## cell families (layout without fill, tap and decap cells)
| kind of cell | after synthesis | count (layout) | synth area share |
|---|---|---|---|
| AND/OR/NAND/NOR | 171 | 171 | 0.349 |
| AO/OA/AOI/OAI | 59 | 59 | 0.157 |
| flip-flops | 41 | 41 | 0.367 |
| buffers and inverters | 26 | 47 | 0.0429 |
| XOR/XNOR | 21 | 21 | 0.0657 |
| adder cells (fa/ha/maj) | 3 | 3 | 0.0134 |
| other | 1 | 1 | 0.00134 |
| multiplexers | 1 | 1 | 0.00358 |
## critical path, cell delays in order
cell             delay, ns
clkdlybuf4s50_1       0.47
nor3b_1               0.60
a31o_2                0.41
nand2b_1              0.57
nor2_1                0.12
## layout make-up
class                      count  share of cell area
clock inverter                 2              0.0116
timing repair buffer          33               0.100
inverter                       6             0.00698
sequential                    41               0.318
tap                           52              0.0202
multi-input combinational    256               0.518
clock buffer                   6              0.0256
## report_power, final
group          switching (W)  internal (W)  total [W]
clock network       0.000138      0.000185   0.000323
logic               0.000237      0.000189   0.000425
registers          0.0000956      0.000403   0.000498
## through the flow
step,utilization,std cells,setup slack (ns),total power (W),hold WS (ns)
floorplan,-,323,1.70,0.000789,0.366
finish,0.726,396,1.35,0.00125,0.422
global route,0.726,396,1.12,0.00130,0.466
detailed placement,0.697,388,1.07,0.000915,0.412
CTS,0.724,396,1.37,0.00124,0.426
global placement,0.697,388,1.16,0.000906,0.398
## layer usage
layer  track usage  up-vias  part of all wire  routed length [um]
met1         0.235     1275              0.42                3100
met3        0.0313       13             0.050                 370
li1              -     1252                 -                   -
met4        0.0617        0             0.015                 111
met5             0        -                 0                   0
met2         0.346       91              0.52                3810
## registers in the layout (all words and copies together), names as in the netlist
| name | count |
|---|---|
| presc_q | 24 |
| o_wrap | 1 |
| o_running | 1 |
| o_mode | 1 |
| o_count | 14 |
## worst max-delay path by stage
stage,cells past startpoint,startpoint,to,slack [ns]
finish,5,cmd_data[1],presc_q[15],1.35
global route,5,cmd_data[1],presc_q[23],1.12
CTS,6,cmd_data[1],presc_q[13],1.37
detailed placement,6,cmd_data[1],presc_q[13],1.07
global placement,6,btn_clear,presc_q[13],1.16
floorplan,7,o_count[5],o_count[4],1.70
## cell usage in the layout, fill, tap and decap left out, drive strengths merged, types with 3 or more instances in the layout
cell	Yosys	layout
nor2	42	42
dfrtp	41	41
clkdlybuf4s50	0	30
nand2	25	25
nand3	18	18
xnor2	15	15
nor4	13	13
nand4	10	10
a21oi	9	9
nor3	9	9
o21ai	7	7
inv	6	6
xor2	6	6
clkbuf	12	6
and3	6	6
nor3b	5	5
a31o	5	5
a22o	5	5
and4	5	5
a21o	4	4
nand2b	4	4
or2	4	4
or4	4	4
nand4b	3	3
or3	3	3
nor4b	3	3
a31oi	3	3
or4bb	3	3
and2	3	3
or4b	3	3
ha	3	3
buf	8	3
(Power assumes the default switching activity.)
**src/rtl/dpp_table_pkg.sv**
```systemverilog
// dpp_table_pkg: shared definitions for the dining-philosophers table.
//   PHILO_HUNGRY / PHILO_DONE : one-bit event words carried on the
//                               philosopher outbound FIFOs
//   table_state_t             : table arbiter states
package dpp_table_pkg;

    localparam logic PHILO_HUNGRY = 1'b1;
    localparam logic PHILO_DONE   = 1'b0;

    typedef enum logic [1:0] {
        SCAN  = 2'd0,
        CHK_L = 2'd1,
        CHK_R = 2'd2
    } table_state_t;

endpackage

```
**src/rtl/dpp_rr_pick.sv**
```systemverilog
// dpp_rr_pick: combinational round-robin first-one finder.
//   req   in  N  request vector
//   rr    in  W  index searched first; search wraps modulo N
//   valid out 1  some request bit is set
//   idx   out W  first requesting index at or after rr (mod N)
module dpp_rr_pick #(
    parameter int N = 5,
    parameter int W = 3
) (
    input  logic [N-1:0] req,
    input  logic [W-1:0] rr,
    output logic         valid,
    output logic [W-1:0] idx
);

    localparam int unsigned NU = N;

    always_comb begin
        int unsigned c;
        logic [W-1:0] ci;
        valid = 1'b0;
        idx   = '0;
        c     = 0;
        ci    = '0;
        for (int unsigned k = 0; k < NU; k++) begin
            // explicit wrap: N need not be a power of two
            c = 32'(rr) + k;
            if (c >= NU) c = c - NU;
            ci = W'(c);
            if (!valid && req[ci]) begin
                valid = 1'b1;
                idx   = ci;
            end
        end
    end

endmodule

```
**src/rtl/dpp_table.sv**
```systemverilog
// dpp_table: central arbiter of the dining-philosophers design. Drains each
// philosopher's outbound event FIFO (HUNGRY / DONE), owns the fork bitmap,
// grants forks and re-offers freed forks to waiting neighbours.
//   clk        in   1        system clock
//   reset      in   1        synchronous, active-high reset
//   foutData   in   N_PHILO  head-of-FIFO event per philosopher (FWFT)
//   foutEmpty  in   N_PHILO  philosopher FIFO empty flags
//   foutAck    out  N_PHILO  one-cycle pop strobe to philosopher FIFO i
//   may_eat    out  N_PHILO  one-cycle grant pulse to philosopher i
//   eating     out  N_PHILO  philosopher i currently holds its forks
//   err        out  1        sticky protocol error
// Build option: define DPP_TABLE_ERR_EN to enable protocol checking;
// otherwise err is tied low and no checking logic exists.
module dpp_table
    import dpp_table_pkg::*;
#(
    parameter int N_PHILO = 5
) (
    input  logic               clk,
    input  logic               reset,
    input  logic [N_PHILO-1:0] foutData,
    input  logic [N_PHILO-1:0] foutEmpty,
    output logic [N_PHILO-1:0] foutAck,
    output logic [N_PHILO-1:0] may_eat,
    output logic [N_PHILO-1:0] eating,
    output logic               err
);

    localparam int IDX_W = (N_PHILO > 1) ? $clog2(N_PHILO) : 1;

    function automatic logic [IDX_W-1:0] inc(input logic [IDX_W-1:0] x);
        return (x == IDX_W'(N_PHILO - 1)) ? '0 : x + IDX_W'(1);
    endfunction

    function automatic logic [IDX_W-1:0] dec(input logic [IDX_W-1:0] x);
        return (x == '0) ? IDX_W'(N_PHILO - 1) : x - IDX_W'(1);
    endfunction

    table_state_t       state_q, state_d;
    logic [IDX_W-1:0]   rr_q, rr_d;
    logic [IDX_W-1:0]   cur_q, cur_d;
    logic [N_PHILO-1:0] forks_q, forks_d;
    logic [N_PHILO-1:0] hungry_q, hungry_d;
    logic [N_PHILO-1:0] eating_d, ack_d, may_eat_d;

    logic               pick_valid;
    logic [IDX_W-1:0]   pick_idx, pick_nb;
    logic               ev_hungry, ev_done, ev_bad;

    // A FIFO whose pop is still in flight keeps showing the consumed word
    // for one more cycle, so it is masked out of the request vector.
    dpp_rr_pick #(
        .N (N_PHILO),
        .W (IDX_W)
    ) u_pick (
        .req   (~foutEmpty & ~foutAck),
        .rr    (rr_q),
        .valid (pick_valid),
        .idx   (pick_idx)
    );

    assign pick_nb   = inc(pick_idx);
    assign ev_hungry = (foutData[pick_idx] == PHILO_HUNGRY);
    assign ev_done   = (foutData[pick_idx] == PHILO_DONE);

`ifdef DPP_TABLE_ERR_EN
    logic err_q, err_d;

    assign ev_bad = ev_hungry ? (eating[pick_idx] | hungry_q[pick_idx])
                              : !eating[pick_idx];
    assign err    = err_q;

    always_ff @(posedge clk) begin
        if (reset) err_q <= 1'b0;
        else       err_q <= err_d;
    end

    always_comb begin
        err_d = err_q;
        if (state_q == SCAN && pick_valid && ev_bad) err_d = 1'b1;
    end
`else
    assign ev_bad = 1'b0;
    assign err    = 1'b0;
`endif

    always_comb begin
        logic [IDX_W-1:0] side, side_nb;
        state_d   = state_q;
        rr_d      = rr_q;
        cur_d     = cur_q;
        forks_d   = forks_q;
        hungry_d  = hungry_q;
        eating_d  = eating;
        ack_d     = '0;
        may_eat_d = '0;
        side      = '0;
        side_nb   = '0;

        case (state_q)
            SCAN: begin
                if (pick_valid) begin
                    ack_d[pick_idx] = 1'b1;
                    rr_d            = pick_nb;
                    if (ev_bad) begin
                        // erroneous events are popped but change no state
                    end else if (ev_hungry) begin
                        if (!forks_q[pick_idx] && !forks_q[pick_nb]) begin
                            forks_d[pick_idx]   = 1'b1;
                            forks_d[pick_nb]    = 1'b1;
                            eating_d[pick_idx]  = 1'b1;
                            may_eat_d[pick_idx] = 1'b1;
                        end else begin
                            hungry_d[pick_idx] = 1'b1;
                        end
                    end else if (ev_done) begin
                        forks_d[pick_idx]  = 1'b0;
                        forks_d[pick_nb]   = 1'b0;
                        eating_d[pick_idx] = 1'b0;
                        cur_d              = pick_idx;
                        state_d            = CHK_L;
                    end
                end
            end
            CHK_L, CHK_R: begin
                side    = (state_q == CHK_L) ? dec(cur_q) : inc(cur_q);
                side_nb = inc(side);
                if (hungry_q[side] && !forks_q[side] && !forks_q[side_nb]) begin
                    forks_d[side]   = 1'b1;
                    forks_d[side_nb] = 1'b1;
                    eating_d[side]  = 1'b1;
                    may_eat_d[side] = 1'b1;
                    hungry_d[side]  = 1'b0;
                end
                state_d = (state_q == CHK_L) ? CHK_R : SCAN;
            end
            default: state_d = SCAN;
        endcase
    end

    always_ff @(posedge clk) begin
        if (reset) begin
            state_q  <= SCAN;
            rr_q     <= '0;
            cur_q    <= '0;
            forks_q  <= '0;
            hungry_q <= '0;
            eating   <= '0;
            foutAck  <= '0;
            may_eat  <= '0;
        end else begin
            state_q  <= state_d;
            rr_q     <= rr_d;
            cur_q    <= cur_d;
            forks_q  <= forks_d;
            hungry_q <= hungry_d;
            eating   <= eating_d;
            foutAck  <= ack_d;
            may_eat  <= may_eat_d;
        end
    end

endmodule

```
--*--
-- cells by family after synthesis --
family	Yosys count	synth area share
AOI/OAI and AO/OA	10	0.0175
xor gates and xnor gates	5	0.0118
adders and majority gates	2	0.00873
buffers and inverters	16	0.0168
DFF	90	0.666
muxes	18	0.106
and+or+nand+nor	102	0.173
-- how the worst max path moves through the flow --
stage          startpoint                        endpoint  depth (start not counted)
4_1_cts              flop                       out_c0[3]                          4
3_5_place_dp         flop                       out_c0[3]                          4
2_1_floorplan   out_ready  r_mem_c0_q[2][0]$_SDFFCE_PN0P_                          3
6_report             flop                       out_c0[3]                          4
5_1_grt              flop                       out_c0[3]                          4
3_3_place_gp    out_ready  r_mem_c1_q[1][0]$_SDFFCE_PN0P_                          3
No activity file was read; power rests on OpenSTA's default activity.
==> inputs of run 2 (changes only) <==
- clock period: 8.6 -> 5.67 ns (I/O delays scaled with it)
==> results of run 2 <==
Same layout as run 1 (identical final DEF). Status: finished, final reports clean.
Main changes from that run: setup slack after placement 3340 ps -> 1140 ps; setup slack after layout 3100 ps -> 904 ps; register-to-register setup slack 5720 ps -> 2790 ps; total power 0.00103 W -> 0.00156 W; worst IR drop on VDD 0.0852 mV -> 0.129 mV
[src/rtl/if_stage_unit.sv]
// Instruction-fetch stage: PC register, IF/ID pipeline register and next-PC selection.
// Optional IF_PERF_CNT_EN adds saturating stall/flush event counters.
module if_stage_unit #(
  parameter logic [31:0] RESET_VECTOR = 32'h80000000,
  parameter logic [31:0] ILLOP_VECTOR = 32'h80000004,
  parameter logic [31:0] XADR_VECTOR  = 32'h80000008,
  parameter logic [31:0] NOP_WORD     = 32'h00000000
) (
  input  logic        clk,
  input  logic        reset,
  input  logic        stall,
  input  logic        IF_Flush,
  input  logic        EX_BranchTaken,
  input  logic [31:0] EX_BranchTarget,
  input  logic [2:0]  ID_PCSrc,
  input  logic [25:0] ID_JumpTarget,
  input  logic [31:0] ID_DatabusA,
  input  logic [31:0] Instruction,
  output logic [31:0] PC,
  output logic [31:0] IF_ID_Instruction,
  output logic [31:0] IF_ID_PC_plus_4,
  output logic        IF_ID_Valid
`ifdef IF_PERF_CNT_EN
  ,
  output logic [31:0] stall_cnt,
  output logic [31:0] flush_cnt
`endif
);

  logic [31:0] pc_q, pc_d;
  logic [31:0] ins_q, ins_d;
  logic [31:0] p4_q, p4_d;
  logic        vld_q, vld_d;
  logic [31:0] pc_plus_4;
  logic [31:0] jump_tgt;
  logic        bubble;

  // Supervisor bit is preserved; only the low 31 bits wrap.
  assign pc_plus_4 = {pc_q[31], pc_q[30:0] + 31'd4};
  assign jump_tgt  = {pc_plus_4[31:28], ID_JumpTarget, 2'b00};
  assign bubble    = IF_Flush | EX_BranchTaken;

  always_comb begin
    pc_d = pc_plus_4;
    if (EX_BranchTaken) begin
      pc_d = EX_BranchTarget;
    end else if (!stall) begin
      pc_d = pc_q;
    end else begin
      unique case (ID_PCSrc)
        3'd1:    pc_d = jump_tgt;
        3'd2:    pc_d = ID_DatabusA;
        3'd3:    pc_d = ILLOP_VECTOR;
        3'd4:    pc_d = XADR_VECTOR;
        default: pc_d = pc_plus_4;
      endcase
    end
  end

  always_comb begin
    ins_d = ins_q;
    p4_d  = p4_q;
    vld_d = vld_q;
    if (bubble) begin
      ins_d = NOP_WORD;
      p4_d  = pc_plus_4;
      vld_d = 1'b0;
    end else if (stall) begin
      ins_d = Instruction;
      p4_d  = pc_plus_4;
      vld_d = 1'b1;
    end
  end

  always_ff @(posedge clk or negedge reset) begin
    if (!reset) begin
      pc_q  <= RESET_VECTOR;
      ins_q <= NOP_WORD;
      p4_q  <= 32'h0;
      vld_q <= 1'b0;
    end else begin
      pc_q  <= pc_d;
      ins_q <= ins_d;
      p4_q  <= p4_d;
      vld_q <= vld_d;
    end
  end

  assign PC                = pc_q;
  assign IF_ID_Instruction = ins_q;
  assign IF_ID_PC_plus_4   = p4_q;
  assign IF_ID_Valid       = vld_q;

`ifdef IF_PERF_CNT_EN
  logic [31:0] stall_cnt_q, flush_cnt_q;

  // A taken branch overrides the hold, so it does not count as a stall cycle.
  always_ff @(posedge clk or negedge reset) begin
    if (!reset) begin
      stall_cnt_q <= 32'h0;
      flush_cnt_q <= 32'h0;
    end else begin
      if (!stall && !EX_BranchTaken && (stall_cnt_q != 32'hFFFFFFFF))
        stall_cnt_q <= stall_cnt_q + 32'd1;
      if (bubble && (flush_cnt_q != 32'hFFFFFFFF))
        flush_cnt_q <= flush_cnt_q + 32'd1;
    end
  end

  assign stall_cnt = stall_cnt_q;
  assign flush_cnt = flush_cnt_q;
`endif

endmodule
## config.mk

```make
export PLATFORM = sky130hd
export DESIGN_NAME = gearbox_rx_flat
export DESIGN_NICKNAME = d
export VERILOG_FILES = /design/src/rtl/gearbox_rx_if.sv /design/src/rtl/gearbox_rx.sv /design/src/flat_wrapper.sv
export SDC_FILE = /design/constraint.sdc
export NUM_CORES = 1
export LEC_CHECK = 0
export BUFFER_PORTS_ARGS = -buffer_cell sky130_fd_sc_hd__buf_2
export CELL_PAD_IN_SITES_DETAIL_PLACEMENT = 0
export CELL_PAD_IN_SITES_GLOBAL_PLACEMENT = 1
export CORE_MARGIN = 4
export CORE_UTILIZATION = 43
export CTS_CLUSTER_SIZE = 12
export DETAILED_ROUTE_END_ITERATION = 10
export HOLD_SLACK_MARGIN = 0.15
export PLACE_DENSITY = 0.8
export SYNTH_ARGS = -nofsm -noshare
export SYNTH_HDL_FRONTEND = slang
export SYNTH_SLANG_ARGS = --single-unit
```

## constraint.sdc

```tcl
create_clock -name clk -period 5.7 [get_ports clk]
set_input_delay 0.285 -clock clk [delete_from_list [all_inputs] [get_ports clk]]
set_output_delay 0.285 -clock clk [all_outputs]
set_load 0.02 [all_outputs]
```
--*--
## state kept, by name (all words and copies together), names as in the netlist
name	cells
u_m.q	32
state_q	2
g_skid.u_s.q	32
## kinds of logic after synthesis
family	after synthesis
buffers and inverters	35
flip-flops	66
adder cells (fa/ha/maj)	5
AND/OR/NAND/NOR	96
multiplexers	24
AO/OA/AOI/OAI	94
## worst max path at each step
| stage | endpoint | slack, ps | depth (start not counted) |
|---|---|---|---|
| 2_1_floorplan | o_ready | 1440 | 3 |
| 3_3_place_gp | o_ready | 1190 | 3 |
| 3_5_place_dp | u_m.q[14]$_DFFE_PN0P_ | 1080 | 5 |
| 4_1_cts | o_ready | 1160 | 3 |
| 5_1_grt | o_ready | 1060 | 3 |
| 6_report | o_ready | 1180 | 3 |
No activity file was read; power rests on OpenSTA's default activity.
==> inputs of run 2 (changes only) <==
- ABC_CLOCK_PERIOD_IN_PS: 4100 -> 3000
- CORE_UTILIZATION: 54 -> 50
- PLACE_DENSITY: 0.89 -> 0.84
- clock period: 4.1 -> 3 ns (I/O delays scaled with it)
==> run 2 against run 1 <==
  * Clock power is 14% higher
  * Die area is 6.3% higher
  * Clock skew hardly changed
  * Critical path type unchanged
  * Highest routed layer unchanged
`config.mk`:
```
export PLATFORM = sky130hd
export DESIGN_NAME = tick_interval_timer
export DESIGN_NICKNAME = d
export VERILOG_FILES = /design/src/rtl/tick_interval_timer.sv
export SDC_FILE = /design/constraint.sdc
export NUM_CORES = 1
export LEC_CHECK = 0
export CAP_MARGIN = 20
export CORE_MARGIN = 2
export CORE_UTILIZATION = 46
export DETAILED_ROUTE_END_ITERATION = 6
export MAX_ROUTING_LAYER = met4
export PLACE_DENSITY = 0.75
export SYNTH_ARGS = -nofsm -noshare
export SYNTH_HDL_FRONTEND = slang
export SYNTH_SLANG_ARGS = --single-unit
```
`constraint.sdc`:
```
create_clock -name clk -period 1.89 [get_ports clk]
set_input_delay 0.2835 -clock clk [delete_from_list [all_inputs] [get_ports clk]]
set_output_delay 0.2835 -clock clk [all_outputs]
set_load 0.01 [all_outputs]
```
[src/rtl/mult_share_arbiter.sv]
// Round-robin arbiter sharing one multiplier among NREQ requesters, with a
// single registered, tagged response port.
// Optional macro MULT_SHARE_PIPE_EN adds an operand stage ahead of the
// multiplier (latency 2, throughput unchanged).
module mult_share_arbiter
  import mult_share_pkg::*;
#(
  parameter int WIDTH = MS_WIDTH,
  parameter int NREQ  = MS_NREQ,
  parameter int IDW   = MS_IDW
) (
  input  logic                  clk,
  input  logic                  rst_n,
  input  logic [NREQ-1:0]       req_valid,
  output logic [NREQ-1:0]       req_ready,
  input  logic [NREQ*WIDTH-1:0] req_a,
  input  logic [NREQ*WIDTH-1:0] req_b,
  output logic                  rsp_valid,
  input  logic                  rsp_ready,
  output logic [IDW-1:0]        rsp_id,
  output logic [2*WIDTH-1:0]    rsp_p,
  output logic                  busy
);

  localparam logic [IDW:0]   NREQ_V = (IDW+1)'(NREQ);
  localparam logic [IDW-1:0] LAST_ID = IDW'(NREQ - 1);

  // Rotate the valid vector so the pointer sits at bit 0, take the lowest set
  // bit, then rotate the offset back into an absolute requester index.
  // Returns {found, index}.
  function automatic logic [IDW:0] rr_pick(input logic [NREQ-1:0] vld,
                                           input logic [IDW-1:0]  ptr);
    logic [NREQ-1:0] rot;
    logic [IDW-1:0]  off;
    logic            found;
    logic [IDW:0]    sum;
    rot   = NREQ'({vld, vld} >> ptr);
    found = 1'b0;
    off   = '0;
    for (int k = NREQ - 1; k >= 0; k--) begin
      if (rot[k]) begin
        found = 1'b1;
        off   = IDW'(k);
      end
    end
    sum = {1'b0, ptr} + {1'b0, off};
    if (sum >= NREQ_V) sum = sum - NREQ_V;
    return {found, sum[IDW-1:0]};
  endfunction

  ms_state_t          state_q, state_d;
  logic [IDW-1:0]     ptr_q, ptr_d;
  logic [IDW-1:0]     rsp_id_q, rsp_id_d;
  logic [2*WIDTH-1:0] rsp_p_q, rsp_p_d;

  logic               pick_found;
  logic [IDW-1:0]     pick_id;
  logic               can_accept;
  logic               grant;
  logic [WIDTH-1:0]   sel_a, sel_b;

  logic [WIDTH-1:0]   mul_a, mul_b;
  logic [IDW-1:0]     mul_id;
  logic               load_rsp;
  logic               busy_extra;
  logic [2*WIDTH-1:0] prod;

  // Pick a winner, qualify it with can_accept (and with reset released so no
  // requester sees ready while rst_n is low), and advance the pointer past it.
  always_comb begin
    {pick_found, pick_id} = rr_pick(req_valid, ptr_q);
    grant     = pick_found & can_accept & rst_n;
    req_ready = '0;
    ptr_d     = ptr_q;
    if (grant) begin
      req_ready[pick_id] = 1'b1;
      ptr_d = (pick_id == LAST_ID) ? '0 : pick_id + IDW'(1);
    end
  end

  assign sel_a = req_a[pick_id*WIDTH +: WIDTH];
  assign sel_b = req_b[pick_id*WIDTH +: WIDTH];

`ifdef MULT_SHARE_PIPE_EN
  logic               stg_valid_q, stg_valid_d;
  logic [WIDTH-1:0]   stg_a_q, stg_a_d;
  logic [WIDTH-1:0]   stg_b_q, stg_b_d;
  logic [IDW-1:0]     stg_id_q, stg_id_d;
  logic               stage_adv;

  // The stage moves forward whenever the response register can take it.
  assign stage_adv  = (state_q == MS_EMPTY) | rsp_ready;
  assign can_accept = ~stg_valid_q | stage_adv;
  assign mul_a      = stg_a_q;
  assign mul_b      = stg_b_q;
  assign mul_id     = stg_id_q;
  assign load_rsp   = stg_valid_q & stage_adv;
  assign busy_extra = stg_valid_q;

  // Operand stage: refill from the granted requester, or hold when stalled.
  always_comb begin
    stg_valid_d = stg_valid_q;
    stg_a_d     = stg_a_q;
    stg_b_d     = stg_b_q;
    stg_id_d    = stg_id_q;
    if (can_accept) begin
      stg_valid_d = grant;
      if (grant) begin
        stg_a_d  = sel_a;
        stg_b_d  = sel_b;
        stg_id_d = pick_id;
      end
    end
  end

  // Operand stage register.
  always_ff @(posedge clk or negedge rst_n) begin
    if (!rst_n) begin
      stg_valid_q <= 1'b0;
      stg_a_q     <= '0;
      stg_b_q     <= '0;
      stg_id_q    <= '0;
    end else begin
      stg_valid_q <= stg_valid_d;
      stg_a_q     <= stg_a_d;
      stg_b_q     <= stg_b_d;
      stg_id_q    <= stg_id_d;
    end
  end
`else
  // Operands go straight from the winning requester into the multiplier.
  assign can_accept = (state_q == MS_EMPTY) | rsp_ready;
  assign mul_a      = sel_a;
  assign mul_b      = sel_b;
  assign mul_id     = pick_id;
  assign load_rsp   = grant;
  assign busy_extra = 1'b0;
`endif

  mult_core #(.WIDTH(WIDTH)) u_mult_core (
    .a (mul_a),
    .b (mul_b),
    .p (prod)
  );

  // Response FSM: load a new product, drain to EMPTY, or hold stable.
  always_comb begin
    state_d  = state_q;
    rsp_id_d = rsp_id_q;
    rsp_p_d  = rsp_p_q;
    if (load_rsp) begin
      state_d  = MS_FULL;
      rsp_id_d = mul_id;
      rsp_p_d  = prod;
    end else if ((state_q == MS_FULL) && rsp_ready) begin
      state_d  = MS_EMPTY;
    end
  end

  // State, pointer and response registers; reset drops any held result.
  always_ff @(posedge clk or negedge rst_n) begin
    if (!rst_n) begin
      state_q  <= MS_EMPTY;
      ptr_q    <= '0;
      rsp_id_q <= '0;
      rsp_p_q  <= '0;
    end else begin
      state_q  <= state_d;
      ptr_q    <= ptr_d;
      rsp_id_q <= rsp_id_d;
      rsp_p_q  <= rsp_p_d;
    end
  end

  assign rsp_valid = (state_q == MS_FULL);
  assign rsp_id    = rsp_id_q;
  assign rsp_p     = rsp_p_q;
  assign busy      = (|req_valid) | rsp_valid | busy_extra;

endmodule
--*--
#### [What you need to do]
Look over the records above and filter for each line with the word "step".

#### [Completed task]
step,utilization,std cells,setup slack (ns),total power (W),hold WS (ns)
## worst max path at each step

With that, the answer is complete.